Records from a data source
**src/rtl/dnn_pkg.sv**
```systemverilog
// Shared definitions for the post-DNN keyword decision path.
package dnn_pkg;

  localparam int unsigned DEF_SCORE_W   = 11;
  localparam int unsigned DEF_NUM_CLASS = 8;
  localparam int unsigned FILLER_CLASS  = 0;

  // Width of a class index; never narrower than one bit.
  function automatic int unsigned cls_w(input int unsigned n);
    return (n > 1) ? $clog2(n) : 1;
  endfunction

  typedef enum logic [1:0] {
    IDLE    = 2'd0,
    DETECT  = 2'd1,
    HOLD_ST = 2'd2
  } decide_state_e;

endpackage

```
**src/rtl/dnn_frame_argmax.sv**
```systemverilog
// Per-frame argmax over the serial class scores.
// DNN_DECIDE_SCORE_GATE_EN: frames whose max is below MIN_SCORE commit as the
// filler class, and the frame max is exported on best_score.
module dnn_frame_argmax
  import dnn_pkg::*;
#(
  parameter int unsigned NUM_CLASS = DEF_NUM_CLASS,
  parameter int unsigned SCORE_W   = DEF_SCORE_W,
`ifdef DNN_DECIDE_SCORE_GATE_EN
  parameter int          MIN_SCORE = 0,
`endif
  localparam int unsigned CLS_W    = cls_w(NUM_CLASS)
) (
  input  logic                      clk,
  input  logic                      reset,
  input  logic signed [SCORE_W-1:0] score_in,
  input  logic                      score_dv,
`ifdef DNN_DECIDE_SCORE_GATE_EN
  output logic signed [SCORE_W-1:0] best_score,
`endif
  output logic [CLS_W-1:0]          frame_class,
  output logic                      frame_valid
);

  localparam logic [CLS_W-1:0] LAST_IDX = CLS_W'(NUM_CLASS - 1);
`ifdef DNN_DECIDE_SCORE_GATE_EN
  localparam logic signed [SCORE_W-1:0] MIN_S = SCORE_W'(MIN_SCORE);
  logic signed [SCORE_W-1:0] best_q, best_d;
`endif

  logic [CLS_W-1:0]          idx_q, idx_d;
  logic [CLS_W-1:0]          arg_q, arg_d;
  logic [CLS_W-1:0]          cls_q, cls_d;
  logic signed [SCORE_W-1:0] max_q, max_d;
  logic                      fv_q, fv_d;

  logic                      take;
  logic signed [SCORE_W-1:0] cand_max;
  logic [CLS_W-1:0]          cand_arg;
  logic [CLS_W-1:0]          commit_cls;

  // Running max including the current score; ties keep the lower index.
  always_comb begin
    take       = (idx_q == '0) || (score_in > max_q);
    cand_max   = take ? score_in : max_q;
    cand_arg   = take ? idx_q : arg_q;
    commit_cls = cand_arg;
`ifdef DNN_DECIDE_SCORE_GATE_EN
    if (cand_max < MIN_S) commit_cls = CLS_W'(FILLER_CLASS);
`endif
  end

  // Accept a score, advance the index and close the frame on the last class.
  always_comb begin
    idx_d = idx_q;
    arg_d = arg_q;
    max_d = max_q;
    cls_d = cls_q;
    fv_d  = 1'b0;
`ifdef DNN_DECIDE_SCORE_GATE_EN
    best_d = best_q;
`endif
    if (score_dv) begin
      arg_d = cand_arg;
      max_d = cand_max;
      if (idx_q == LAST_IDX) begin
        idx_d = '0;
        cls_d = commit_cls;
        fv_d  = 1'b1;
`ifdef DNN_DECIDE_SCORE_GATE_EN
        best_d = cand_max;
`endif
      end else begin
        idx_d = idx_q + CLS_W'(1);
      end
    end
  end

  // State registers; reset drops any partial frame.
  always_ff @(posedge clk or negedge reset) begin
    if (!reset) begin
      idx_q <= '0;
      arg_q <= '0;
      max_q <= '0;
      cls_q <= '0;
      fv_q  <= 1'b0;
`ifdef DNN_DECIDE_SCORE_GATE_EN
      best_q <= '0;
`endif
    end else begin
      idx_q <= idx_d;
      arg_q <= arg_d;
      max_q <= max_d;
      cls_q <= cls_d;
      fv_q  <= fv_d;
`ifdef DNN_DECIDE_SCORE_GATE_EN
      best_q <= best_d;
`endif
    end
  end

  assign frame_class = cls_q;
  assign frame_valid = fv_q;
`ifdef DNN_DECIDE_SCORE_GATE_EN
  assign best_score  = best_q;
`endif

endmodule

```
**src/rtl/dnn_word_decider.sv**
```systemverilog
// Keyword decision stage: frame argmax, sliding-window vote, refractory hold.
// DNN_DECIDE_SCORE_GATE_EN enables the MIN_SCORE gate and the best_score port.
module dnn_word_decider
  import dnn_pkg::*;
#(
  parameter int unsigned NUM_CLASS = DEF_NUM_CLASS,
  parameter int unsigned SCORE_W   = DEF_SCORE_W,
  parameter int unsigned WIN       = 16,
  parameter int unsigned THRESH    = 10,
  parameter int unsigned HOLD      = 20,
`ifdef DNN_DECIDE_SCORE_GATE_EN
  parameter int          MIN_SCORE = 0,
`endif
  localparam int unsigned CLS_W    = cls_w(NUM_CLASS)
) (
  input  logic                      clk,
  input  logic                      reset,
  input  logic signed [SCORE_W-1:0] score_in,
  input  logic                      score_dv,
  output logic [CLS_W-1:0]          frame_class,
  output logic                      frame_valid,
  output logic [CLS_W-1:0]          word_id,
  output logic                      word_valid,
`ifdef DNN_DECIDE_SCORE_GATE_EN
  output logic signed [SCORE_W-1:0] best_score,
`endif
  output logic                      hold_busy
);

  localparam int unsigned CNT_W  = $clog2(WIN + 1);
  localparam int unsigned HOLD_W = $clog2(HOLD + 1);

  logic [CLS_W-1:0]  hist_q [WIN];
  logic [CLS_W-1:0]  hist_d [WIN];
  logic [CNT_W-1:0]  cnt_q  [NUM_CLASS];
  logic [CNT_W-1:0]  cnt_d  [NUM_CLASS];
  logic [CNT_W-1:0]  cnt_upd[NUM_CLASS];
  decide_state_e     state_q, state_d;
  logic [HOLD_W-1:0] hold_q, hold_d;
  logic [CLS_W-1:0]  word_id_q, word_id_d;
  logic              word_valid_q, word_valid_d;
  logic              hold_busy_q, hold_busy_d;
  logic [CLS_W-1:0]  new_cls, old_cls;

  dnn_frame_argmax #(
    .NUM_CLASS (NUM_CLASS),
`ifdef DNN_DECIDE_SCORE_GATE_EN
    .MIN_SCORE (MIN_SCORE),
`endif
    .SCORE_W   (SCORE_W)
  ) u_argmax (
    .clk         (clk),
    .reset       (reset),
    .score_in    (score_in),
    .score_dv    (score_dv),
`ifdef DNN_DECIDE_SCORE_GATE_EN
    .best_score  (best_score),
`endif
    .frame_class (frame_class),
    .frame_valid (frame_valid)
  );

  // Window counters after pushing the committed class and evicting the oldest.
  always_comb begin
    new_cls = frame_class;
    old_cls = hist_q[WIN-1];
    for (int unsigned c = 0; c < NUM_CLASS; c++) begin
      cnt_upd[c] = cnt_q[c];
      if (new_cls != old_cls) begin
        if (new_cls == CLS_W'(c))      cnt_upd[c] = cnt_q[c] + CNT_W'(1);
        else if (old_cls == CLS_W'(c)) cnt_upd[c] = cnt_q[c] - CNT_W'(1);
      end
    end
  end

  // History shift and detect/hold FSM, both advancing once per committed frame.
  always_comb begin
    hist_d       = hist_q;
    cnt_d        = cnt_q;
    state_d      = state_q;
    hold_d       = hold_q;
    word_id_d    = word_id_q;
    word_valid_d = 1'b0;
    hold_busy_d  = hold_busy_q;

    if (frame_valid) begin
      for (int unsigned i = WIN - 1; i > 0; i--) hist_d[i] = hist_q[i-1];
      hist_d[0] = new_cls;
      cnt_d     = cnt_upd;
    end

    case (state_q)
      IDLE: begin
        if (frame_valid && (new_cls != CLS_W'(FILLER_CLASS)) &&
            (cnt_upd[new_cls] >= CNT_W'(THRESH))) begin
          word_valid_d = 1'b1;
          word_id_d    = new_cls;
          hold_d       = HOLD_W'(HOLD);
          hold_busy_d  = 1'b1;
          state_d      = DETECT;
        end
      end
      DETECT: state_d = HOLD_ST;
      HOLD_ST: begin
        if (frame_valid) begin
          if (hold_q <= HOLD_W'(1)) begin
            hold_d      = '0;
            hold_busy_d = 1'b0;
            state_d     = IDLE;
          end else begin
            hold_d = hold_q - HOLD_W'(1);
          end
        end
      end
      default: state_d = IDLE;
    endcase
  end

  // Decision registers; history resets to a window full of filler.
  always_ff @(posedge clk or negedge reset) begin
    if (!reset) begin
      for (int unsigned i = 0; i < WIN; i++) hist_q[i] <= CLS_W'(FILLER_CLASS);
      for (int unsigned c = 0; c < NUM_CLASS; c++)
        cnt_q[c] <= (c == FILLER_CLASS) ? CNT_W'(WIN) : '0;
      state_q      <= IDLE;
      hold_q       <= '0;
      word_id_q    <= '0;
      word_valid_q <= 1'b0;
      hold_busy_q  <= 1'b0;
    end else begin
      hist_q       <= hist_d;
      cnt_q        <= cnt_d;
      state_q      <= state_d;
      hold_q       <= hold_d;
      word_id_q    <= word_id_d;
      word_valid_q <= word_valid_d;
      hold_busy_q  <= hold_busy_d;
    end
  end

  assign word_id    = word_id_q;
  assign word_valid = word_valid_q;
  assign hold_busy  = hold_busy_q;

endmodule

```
--
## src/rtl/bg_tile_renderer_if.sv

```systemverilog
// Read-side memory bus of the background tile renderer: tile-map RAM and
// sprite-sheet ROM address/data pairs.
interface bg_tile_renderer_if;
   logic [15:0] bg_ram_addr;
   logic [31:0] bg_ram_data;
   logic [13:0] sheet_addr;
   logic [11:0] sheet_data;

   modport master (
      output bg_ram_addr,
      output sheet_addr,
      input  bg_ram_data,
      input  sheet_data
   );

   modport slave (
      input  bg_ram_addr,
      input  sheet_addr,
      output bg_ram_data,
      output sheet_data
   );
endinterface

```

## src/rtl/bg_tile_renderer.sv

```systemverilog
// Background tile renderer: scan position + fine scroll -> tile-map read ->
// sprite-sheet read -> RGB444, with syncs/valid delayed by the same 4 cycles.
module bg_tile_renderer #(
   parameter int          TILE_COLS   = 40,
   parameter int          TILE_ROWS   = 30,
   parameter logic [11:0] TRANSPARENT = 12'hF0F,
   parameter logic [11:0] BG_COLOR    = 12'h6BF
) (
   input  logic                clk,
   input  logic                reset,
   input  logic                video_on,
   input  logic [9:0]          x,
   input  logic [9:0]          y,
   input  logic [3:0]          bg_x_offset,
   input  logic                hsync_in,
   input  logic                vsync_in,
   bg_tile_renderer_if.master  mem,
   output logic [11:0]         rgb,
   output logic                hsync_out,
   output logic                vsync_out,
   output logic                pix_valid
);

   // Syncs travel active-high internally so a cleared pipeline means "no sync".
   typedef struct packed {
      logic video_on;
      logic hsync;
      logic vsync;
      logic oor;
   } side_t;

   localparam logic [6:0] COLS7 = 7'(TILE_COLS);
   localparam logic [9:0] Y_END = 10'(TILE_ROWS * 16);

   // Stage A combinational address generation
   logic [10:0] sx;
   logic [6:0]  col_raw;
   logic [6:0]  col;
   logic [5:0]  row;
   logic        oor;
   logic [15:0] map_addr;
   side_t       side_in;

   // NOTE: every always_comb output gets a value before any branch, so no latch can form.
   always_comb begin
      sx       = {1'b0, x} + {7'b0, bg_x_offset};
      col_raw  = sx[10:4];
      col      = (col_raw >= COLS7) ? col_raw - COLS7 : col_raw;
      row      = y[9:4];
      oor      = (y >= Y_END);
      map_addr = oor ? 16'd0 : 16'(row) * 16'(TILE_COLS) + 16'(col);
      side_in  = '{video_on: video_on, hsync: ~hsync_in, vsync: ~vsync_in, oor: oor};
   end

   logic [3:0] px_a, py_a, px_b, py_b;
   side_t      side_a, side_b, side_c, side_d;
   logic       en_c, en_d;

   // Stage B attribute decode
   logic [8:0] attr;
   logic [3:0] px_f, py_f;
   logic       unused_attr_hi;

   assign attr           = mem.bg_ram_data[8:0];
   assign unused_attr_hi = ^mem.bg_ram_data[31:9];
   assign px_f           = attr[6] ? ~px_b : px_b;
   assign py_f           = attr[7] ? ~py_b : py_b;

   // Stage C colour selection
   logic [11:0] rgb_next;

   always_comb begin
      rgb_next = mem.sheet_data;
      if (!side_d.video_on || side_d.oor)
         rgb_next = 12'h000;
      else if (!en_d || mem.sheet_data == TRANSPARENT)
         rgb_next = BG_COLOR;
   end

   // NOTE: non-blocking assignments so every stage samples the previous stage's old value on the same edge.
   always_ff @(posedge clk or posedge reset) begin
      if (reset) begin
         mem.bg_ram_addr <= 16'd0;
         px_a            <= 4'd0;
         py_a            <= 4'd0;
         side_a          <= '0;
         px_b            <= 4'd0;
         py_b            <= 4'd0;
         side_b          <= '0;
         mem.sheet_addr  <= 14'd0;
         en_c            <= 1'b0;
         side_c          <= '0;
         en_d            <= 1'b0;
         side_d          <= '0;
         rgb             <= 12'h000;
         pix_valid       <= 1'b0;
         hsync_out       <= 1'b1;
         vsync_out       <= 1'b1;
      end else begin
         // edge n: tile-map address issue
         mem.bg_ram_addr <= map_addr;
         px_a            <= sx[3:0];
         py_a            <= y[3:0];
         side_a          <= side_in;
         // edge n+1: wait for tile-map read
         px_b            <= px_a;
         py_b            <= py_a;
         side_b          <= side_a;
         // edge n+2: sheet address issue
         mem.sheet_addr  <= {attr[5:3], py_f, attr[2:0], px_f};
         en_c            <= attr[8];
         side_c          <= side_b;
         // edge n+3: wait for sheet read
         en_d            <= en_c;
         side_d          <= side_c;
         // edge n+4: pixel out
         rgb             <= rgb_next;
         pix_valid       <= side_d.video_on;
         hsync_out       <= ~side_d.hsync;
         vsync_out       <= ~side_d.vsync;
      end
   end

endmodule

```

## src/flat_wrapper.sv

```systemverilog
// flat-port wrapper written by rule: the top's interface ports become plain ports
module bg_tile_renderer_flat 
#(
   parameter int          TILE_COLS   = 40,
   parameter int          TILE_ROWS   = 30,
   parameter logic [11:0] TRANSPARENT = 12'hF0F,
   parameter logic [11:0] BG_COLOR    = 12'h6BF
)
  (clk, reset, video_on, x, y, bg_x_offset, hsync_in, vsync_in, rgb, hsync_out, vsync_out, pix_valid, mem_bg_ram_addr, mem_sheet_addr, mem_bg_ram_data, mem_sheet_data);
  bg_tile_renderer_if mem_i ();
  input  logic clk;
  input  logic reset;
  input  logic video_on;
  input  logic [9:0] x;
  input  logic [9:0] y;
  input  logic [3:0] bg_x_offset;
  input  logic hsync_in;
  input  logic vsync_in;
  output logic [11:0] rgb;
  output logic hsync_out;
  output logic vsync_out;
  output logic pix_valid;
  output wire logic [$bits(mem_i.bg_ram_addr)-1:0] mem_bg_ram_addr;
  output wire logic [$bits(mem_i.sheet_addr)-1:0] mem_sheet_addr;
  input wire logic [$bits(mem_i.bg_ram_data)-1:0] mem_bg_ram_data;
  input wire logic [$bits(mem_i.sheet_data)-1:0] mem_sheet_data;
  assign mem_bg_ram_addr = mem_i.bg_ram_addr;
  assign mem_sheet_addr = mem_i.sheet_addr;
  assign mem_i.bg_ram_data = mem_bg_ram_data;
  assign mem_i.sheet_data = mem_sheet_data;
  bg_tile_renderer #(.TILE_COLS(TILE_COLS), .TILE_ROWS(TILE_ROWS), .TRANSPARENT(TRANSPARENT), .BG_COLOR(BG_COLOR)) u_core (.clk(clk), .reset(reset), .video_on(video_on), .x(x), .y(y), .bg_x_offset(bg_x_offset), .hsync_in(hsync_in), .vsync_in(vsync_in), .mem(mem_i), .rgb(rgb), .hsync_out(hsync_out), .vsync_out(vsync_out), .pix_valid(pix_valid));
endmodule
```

- TASK DIRECTIONS -
Which lines of the data include the word "index"? Copy each one.

- WRITTEN ANSWER -
  // Width of a class index; never narrower than one bit.
  // Running max including the current score; ties keep the lower index.
  // Accept a score, advance the index and close the frame on the last class.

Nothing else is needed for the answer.